# Issues with Roller Marks / Flashing on Walls



## Cblt2Lss (Mar 16, 2015)

I'm in the process of renovating a house. I have most of the drywall & mudding done and am now moving on to paint. Here's the rundown:

Wall 1: Living room accent wall
1 coat kilz original oil over original paint / drywall repairs
1 skim coat with all purpose joint compound
1 coat Sherwin Williams multipurpose latex primer
2 coats Behr Premium Plus Ultra, satin finish, color: dolphin fin

Wall(s) 2: Master Bedroom
1 coat kilz original oil over original paint / drywall repairs
1 skim coat with all purpose joint compound
1 coat Sherwin Williams multipurpose latex primer
3 coats Behr Premium Plus Ultra, satin finish, color: dolphin fin
3 coats Sherwin Williams Cashmere, Low luster (satin equivalent) finish, color: dolphin fin

All rolling was done with either a 3/8" or 1/2" Purdy White Dove roller cover

Basically the issue is that every coat of paint I roll on has visible roller marks after the paint is dry.
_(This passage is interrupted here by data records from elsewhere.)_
[src/rtl/i2cm_pkg.sv]
// ----------------------------------------------------------------------------
// i2cm_pkg
// Types and constants shared by the I2C master byte engine.
// ----------------------------------------------------------------------------
`default_nettype none

package i2cm_pkg;

  // Bus operation codes; the command field uses the same encoding.
  typedef enum logic [2:0] {
    OP_IDLE  = 3'd0,
    OP_START = 3'd1,
    OP_WRITE = 3'd2,
    OP_READ  = 3'd3,
    OP_STOP  = 3'd4
  } op_t;

  // Configuration register indexes.
  localparam logic REG_ACK_TIMEOUT     = 1'b0;
  localparam logic REG_TICKS_PER_PHASE = 1'b1;

  localparam logic [7:0]  ACK_TIMEOUT_RESET = 8'd250;
  localparam logic [15:0] TICKS_RESET       = 16'd1;

  // Phase at which a write starts waiting for the acknowledge.
  localparam logic [5:0] ACK_PHASE   = 6'd27;
  // Number of phases that carry the eight data bits of a write.
  localparam logic [5:0] WR_DATA_END = 6'd24;
  // Phase of a read at which the last bit is sampled.
  localparam logic [5:0] RD_LAST     = 6'd16;

  typedef struct packed {
    logic [2:0] action;
    logic [7:0] tx_byte;
    logic       sda_in;
  } cmd_t;

  typedef struct packed {
    logic       scl_out;
    logic       sda_out;
    logic       busy_res;
    logic       done_res;
    logic [7:0] rx_byte;
    logic       nack;
    logic       rejected;
  } res_t;

endpackage

`default_nettype wire

[src/rtl/i2c_master_byte_engine.sv]
// ----------------------------------------------------------------------------
// i2c_master_byte_engine
// Bit-level I2C master: command items load a bus operation, tick items step
// its line phases and every item returns the line levels and status.
// ----------------------------------------------------------------------------
//
//   channel   direction   handshake              payload
//   cmd       in          cmd_valid / cmd_stall  i2cm_pkg::cmd_t
//   res       out         res_valid / res_stall  i2cm_pkg::res_t
//   cfg       in          cfg_wen                cfg_addr, cfg_wdata
//
// Each item's result is registered in the output register, or in the skid
// register if the output is held; one item per cycle is sustained as it drains.
// The result path is a two-entry buffer (output register plus skid register);
// cmd_stall rises only when both hold an item, i.e. after the output stalls.
// Reset (rst, synchronous) returns the engine to idle with both lines released
// and the configuration at its reset values.
`default_nettype none

module i2c_master_byte_engine (
  input  wire logic            clk,
  input  wire logic            rst,
  input  wire logic            cmd_valid,
  output logic                 cmd_stall,
  input  wire i2cm_pkg::cmd_t  cmd,
  output logic                 res_valid,
  input  wire logic            res_stall,
  output i2cm_pkg::res_t       res,
  input  wire logic            cfg_wen,
  input  wire logic            cfg_addr,
  input  wire logic [15:0]     cfg_wdata
);
  import i2cm_pkg::*;

  logic [7:0]  ack_timeout;
  logic [15:0] ticks_per_phase;

  op_t         current_op, current_op_next;
  logic [5:0]  phase_index, phase_index_next;
  logic [1:0]  bit_sub, bit_sub_next;
  logic [7:0]  shift_byte, shift_byte_next;
  logic [7:0]  ack_wait_count, ack_wait_count_next;
  logic [15:0] prescale_count, prescale_count_next;
  logic        scl_level, scl_level_next;
  logic        sda_level, sda_level_next;
  logic        nack_flag, nack_flag_next;
  logic [7:0]  rx_last, rx_last_next;

  logic        accept;
  logic        fin;
  logic        rej;
  logic        is_cmd;
  logic [15:0] limit;
  logic [16:0] pre_inc;
  res_t        result;

  logic        skid_valid;
  res_t        skid;
  logic        out_free;

  assign cmd_stall = skid_valid;
  assign accept    = cmd_valid && !skid_valid;
  assign out_free  = !res_valid || !res_stall;

  assign is_cmd  = (cmd.action >= OP_START) && (cmd.action <= OP_STOP);
  assign limit   = (ticks_per_phase == 16'd0) ? 16'd1 : ticks_per_phase;
  assign pre_inc = {1'b0, prescale_count} + 17'd1;

  always_comb begin
    current_op_next     = current_op;
    phase_index_next    = phase_index;
    bit_sub_next        = bit_sub;
    shift_byte_next     = shift_byte;
    ack_wait_count_next = ack_wait_count;
    prescale_count_next = prescale_count;
    scl_level_next      = scl_level;
    sda_level_next      = sda_level;
    nack_flag_next      = nack_flag;
    rx_last_next        = rx_last;
    fin                 = 1'b0;
    rej                 = 1'b0;

    if (is_cmd) begin
      if (current_op != OP_IDLE) begin
        rej = 1'b1;
      end else begin
        current_op_next     = op_t'(cmd.action);
        phase_index_next    = 6'd0;
        bit_sub_next        = 2'd0;
        prescale_count_next = 16'd0;
        ack_wait_count_next = 8'd0;
        shift_byte_next     = (op_t'(cmd.action) == OP_WRITE) ? cmd.tx_byte : 8'd0;
        if (op_t'(cmd.action) == OP_WRITE) begin
          nack_flag_next = 1'b0;
        end
      end
    end else if (current_op != OP_IDLE) begin
      if (current_op == OP_WRITE && phase_index >= ACK_PHASE) begin
        // The acknowledge wait runs on every tick, bypassing the prescaler.
        if (cmd.sda_in && ack_wait_count < ack_timeout) begin
          ack_wait_count_next = ack_wait_count + 8'd1;
        end else begin
          scl_level_next = 1'b0;
          nack_flag_next = cmd.sda_in;
          fin            = 1'b1;
        end
      end else if (pre_inc >= {1'b0, limit}) begin
        prescale_count_next = 16'd0;
        phase_index_next    = phase_index + 6'd1;
        bit_sub_next        = (bit_sub == 2'd2) ? 2'd0 : bit_sub + 2'd1;
        unique case (current_op)
          OP_START: begin
            unique case (phase_index)
              6'd0:    scl_level_next = 1'b0;
              6'd1:    sda_level_next = 1'b1;
              6'd2:    scl_level_next = 1'b1;
              6'd3:    sda_level_next = 1'b0;
              6'd4:    scl_level_next = 1'b0;
              default: begin
                sda_level_next = 1'b1;
                fin            = 1'b1;
              end
            endcase
          end
          OP_WRITE: begin
            // bit_sub tracks the phase within each three-phase data bit.
            if (phase_index < WR_DATA_END) begin
              unique case (bit_sub)
                2'd0: scl_level_next = 1'b0;
                2'd1: begin
                  sda_level_next  = shift_byte[7];
                  shift_byte_next = {shift_byte[6:0], 1'b0};
                end
                default: scl_level_next = 1'b1;
              endcase
            end else if (phase_index == WR_DATA_END) begin
              scl_level_next = 1'b0;
            end else if (phase_index == WR_DATA_END + 6'd1) begin
              sda_level_next = 1'b1;
            end else begin
              scl_level_next = 1'b1;
            end
          end
          OP_READ: begin
            if (phase_index == 6'd0) begin
              scl_level_next = 1'b0;
              sda_level_next = 1'b1;
            end else if (phase_index[0]) begin
              scl_level_next = 1'b0;
            end else begin
              scl_level_next  = 1'b1;
              shift_byte_next = {shift_byte[6:0], cmd.sda_in};
              if (phase_index >= RD_LAST) begin
                rx_last_next = {shift_byte[6:0], cmd.sda_in};
                fin          = 1'b1;
              end
            end
          end
          default: begin
            unique case (phase_index)
              6'd0:    scl_level_next = 1'b0;
              6'd1:    sda_level_next = 1'b0;
              6'd2:    scl_level_next = 1'b1;
              default: begin
                sda_level_next = 1'b1;
                fin            = 1'b1;
              end
            endcase
          end
        endcase
      end else begin
        prescale_count_next = pre_inc[15:0];
      end
      if (fin) begin
        current_op_next     = OP_IDLE;
        phase_index_next    = 6'd0;
        prescale_count_next = 16'd0;
      end
    end

    result.scl_out  = scl_level_next;
    result.sda_out  = sda_level_next;
    result.busy_res = (current_op_next != OP_IDLE);
    result.done_res = fin;
    result.rx_byte  = rx_last_next;
    result.nack     = nack_flag_next;
    result.rejected = rej;
  end

  always_ff @(posedge clk) begin
    if (rst) begin
      ack_timeout     <= ACK_TIMEOUT_RESET;
      ticks_per_phase <= TICKS_RESET;
    end else if (cfg_wen) begin
      unique case (cfg_addr)
        REG_ACK_TIMEOUT:     ack_timeout     <= cfg_wdata[7:0];
        REG_TICKS_PER_PHASE: ticks_per_phase <= cfg_wdata;
        default:             ;
      endcase
    end
  end

  always_ff @(posedge clk) begin
    if (rst) begin
      current_op     <= OP_IDLE;
      phase_index    <= 6'd0;
      bit_sub        <= 2'd0;
      shift_byte     <= 8'd0;
      ack_wait_count <= 8'd0;
      prescale_count <= 16'd0;
      scl_level      <= 1'b1;
      sda_level      <= 1'b1;
      nack_flag      <= 1'b0;
      rx_last        <= 8'd0;
    end else if (accept) begin
      current_op     <= current_op_next;
      phase_index    <= phase_index_next;
      bit_sub        <= bit_sub_next;
      shift_byte     <= shift_byte_next;
      ack_wait_count <= ack_wait_count_next;
      prescale_count <= prescale_count_next;
      scl_level      <= scl_level_next;
      sda_level      <= sda_level_next;
      nack_flag      <= nack_flag_next;
      rx_last        <= rx_last_next;
    end
  end

  // Result buffer: the skid register only fills when the output is held.
  always_ff @(posedge clk) begin
    if (rst) begin
      res_valid  <= 1'b0;
      skid_valid <= 1'b0;
    end else if (out_free) begin
      if (skid_valid) begin
        res_valid  <= 1'b1;
        skid_valid <= 1'b0;
      end else begin
        res_valid <= accept;
      end
    end else if (accept) begin
      skid_valid <= 1'b1;
    end
  end

  always_ff @(posedge clk) begin
    if (out_free) begin
      if (skid_valid) begin
        res <= skid;
      end else if (accept) begin
        res <= result;
      end
    end else if (accept) begin
      skid <= result;
    end
  end

endmodule

`default_nettype wire
[config.mk]
export PLATFORM = sky130hd
export DESIGN_NAME = i2c_master_byte_engine
export DESIGN_NICKNAME = d
export VERILOG_FILES = /design/src/rtl/i2cm_pkg.sv /design/src/rtl/i2c_master_byte_engine.sv
export SDC_FILE = /design/constraint.sdc
export NUM_CORES = 1
export LEC_CHECK = 0
export BUFFER_PORTS_ARGS = -buffer_cell sky130_fd_sc_hd__buf_2
export CAP_MARGIN = 10
export CORE_MARGIN = 4
export CORE_UTILIZATION = 60
export DETAILED_ROUTE_END_ITERATION = 12
export GPL_TIMING_DRIVEN = 0
export PLACE_DENSITY = 0.77
export SETUP_SLACK_MARGIN = 0.2
export SLEW_MARGIN = 20
export SYNTH_ARGS = -nofsm -noshare
export SYNTH_HDL_FRONTEND = slang
export SYNTH_SLANG_ARGS = --single-unit
[constraint.sdc]
create_clock -name clk -period 11.4 [get_ports clk]
set_input_delay 1.71 -clock clk [delete_from_list [all_inputs] [get_ports clk]]
set_output_delay 1.71 -clock clk [all_outputs]
set_load 0.005 [all_outputs]
==> results.txt, run 1 <==
TritonCTS built the clock tree. The die footprint came out at 11,500 um2. Summing the areas of all xor and xnor instances in the mapped netlist gives 3.59% of the synthesized area.

Leaving out filler cells and counting taps, the final layout contains 823. Synthesis produced a netlist whose cell count is 630. In this run the worst hold path is classified as reg -> reg. The number of CTS-inserted buffers is 9. The mapped cell area came out at 5890 um2. The global-route usage over all layers came out at 24.8%. The setup skew after layout came out at 0.0182 ns. The share of flip-flops with an asynchronous set or reset after synthesis is 0%. The number of maximum-capacitance violations came out at 0. The number of buffers inserted by hold repair at cts is 0. The number of storage elements in the synthesis netlist came out at 108. The via density per instance is 6.01. The area fraction in and, or, nand and nor cells after synthesis came out at 19.3%. The final-report hold violation count is 0.

Counting instances, the worst hold path has a depth of 2. Yosys mapped a number of flops with a built-in enable equal to 28. The post-cts repair resize count came out at 0. In this run the critical register-to-register path is launched from prescale_count[2]$_SDFFE_PP0P_. Setup repair after global routing left no endpoint under its margin. The share of synthesized cell area in full adder, half adder and majority cells is 6.59%. Clock-pin slew was measured on the worst setup and hold paths at 0.10 ns.

At the pin with the least slew margin, the transition time is 0.944 ns. The power consumption came out at 777 uW. The cell taking the most area after synthesis is dfxtp_1.

The pin count of the biggest net entering global routing came out at 19. The later pin in the worst-skew pair is clocked with a latency of 0.39 ns. The depth of the CTS H-tree came out at 3. STA classifies the critical path endpoint as a flip-flop.

The synthesized net count came out at 695. The initial DRC count is 306. The final critical delay including setup and external delays is 4.36 ns.

Setup slack on the worst reg-to-reg path comes out at 7.04 ns. The flip-flop cell with the highest count after synthesis is dfxtp_1. The worst-case IR drop observed on VDD is 99.3 uV. The count of unresolved DRC violations after routing came out at 0. The first global-routing pass estimated 22,800 um of wire. The final wirelength came out at 13,700 um. The number of placement rows came out at 35.

The worst reg2reg path depth came out at 13. Leaving out fill and tap cells, the most frequent cell in the layout is dfxtp_1. In this run the most critical hold path is launched from rx_last[3]$_SDFFE_PP0P_. The via count of the first global-routing pass came out at 4,708. The number of distinct standard cells referenced by the synthesized netlist came out at 66. The number of port buffers is 48. For this design the static power due to leakage is 2.59 nW.

The path with the worst hold slack has its endpoint at rx_last[3]$_SDFFE_PP0P_. The area fraction in compound gates after synthesis is 18.7%. Of the available clock period, the critical path in the final layout requires 38.2%. The critical path in this run is classified as in -> reg. The I/O pin total came out at 50.

After detailed routing, the average wire length per cell comes to 16.6 um. The largest fanout on the critical path came out at 10. The standard cell core area is 9420 um2. Once placement completed, the tool counted placed cells totaling 807. The die is 107 um tall. The post-DP HPWL came out at 10,300 um.

Once the clock tree was built, the setup fixing pass inserted 0 buffers. The vias after detailed routing is 4,943. The share of synthesized area spent on multiplexers came out at 6.48%.

The sequential share of the synthesized area is 41.5%. The highest clock rate is 0.230 GHz. The worst setup path is launched from an input port.

After global routing the overflow that remains totals 0. The tightest slew margin relative to the limit is 36.1%. For this design, the sink count on the clock tree is 108.

The number of antenna violations at the first check in global routing is 0. The layout overhead on the synthesized area is 10.8%. The floorplan die width is 107 um. The root buffer selected by CTS is clkbuf_8.

Once the floorplan was initialized, standard cells occupied 62.6% of the core. The number of pins exceeding their max-slew limit in the final report is 0. After synthesis, the largest family of logic cells by area is simple AND/OR/NAND/NOR gates. Yosys attributes the largest share of cell area to dfxtp_1 27%, edfxtp_1 14%, ha_1 6.6%, mux2_2 4.8%, nand2_1 4.0%.

The count of antenna diodes in the layout is 0. Dividing total power by cell area gives a power density of 119 nW/um2. The critical path data required time is 11.67 ns. The fraction of synthesized cell area taken by the top area cell type came out at 27.2%. The detailed-router iteration count before antenna repair is 5. In this run the deepest clock path goes through 2 buffers. The arrival time reported for the critical path endpoint is 4.62 ns. Setup violations remaining at the end of the flow were counted as 0. The library cells used most frequently in the layout, excluding fill and tap cells, are 80 x dfxtp_1, 62 x nand2_1, 55 x buf_2. The number of warning messages in the yosys log is 0. The average size of a mapped cell is 9.35 um2. The total negative slack for setup checks came out at 0 ns. In this run the critical register-to-register path is captured at res[8]$_DFFE_PP_.

The share of cells above drive strength 1 is 16.3%. The routability congestion estimate came out at 0.929. The net count of the finished layout is 754.

The number of antenna-violating nets in the routed design came out at 0. The run finished with clean final reports.
[kinds of logic after synthesis]
logic type | count (synthesis)
adders and majority gates | 31
DFF | 108
muxes | 35
AOI/OAI and AO/OA | 157
and+or+nand+nor | 219
xor gates and xnor gates | 22
buffers and inverters | 58
[per-stage QoR]
step	setup WS (ns)	area (um2)	hold WS (ns)	util, %
6_report	7.04	6530	0.478	69.3
4_1_cts	7.10	6520	0.480	69.3
3_3_place_gp	6.79	6290	0.455	66.8
3_5_place_dp	6.73	6290	0.462	66.9
2_1_floorplan	7.49	5890	0.443	-
5_1_grt	6.80	6530	0.500	69.3
[layer usage]
layer	vias up	track usage [%]	routed length, um
met5	-	0	0
li1	2430	-	-
met1	2355	34.1	6220
met4	0	7.67	235
met3	23	4.46	737
met2	135	39.8	6480
[synthesized netlist by cell type (3+ instances only)]
cell       n
a211o_1    7
a211oi_1   4
a21o_1     4
a21oi_1   41
a221oi_1   8
a22o_1    17
a311oi_1   3
a31oi_1   15
and2_1     6
and3_1    10
and4_1     4
buf_1      3
buf_2      7
clkbuf_1  17
dfxtp_1   80
edfxtp_1  28
ha_1      31
inv_1     30
mux2_2    25
mux2i_1   10
nand2_1   62
nand2b_1  24
nand3_1   12
nand3b_1   4
nand4_1   11
nor2_1    35
nor2_2     3
nor2b_1   13
nor3_1    17
nor4_1     3
o211ai_1   4
o21a_1     4
o21ai_0   20
o31ai_1    3
or2_2      3
or3_1      3
xnor2_1    7
xor2_1    14
[power by group]
| part | leakage [nW] | switching [mW] | total (mW) | internal [mW] |
|---|---|---|---|---|
| Clock | 0.116 | 0.134 | 0.263 | 0.129 |
| Sequential | 0.901 | 0.00971 | 0.416 | 0.406 |
| Combinational | 1.58 | 0.0610 | 0.0987 | 0.0377 |
| Total | 2.59 | 0.205 | 0.777 | 0.573 |
[critical path, stage by stage]
cell and delay, ns:
buf_2 0.15, nor2_4 0.21, xor2_4 0.33, inv_2 0.18, ha_1 0.28, nor3_2 0.36, nor2_1 0.10, a21oi_1 0.55
o31ai_1 0.33, a221o_1 0.41
[layout make-up]
| class | instances | area (um2) |
|---|---|---|
| fill | 767 | 2890 |
| multi-input combinational | 464 | 3230 |
| clock buffer | 13 | 180 |
| buffer | 27 | 110 |
| timing repair buffer | 48 | 240 |
| tap | 129 | 161 |
| inverter | 31 | 116 |
| clock inverter | 3 | 47.5 |
| sequential | 108 | 2440 |
[registers in the layout (all words and copies together) (netlist names), 6 cells and up]
name	cells
ticks_per_phase	16
shift_byte	8
rx_last	8
ack_wait_count	8
ack_timeout	8
prescale_count	16
phase_index	6
res	14
skid	14
[how the worst max path moves through the flow]
stage | endpoint | startpoint | slack, ns | cells after the start
after floorplan | phase_index[2]$_SDFFE_PP0P_ | cmd[11] | 7.49 | 9
after global placement | phase_index[2]$_SDFFE_PP0P_ | cmd[9] | 6.79 | 10
after detailed placement | phase_index[2]$_SDFFE_PP0P_ | cmd[9] | 6.73 | 10
after CTS | res[8]$_DFFE_PP_ | prescale_count[2]$_SDFFE_PP0P_ | 7.10 | 13
after global routing | res[8]$_DFFE_PP_ | prescale_count[2]$_SDFFE_PP0P_ | 6.80 | 13
final | phase_index[2]$_SDFFE_PP0P_ | cmd[9] | 7.04 | 10
Note: power is estimated with default switching activity, not from simulation.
In some areas its not a big deal, however there are other areas with natural lighting that look pretty bad when the sun shines. Originally I was thinking it was an issue with Behr paint so I switched to the Cashmere from Sherwin Williams but still ended up with marks so now I'm assuming its all in my technique. My rolling procedure is this:

1. Load the nap
2. Starting in the middle of the left hand side of the wall, spread the paint up and down one roller width
3. Reload the nap
4. Repeat step #2 but start about 1/2 roller width away from the wet paint (right side)
5. Roll back into the wet paint
6. Go back one roller width and lay the paint out using a downward stroke with no pressure
7. Repeat

I did a lot of reading, youtube videos & talking with the guys at my local SW and everyone seems to gravitate to this technique but I can't for the life of me get a decent  result. Even while the paint is still wet I see the marks from the roller after laying it out, which is crazy since the Cashmere is supposed to have superior leveling characteristics. My gut is telling me that the roller is too dry when laying out the paint but I can't seem to get enough paint on the roller without dunking it completely in the paint which brings its own set of problems. I've also tried the M or W method of rolling with no success.

So if anyone has some tips on how to get a better finish please let me know so I can get this project over with :yes:

I have some pictures but I'm getting a message when I add them that I need at least one post to attach links so I will add them to the next one.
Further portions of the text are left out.